*** SOURCE MATERIAL Section Begins ***

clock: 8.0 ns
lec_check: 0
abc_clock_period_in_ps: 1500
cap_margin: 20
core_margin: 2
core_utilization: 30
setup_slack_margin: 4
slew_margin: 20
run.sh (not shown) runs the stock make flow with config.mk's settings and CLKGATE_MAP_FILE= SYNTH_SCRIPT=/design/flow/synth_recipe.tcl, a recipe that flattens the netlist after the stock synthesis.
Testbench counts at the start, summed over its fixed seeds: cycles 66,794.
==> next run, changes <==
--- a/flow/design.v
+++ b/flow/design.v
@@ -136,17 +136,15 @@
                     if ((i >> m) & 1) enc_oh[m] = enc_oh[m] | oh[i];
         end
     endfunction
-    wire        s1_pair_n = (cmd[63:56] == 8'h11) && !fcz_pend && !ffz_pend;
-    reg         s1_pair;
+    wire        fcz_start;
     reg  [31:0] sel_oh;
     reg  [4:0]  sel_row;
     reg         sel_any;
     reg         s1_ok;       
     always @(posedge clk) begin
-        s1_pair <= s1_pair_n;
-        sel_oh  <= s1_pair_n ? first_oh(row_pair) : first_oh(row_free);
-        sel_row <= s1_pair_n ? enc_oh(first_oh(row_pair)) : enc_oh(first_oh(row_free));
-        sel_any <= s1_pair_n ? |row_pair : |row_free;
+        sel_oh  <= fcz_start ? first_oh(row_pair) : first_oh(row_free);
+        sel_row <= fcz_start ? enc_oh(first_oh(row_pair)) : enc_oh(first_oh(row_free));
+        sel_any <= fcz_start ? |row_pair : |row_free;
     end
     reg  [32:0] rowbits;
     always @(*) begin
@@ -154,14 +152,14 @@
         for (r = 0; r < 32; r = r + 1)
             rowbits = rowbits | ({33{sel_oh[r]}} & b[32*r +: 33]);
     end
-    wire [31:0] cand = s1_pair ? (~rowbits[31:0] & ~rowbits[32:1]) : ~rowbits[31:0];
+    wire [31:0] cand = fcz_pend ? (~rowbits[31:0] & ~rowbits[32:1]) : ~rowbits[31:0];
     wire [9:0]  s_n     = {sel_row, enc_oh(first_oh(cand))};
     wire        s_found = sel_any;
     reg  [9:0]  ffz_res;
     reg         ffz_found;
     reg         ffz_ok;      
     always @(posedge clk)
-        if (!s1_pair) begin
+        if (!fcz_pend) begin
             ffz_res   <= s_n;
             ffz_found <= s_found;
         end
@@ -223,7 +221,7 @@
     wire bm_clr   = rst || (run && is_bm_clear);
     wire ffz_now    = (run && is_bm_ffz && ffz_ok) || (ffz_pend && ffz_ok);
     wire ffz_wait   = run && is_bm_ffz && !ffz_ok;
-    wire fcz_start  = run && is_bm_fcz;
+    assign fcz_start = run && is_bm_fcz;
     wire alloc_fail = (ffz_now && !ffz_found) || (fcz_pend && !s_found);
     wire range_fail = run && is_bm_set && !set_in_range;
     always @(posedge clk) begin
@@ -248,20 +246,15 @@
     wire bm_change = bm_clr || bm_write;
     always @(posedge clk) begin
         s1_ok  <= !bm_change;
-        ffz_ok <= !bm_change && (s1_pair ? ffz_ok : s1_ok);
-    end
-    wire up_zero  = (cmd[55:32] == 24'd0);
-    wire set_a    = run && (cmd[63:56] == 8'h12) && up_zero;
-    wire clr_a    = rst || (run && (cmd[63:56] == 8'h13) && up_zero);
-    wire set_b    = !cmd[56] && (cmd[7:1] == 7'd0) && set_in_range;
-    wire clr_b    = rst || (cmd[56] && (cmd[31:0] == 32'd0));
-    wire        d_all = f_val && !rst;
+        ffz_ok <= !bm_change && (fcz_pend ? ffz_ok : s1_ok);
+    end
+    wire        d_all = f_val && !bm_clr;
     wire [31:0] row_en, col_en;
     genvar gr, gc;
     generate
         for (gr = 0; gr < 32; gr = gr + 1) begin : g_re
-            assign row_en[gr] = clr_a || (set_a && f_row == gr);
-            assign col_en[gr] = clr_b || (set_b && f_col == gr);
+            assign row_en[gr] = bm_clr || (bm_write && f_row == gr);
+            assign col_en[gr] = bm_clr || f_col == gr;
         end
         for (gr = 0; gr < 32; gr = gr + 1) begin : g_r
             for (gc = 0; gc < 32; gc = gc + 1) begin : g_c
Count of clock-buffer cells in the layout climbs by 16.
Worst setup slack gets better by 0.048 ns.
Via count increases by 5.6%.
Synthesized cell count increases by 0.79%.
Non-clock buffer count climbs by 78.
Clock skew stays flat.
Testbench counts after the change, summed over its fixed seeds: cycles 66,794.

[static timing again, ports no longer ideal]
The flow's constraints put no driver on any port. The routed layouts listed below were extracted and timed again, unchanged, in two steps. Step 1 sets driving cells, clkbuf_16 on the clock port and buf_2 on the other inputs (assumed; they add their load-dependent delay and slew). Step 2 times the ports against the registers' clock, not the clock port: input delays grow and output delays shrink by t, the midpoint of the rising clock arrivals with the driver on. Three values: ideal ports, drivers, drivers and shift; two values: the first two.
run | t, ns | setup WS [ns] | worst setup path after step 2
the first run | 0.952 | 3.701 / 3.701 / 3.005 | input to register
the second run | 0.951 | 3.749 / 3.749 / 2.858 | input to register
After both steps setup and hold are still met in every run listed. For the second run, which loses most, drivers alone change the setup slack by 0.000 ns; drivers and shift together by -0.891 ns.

*** SOURCE MATERIAL Section Ends ***

● WHAT IS NEEDED
From the records above, quote only the lines running from the line with "-248,20 +246,15 @@" to the line with "(cmd[55:32] == 24'd0);", both lines included.

● WRITTEN ANSWER
@@ -248,20 +246,15 @@
     wire bm_change = bm_clr || bm_write;
     always @(posedge clk) begin
         s1_ok  <= !bm_change;
-        ffz_ok <= !bm_change && (s1_pair ? ffz_ok : s1_ok);
-    end
-    wire up_zero  = (cmd[55:32] == 24'd0);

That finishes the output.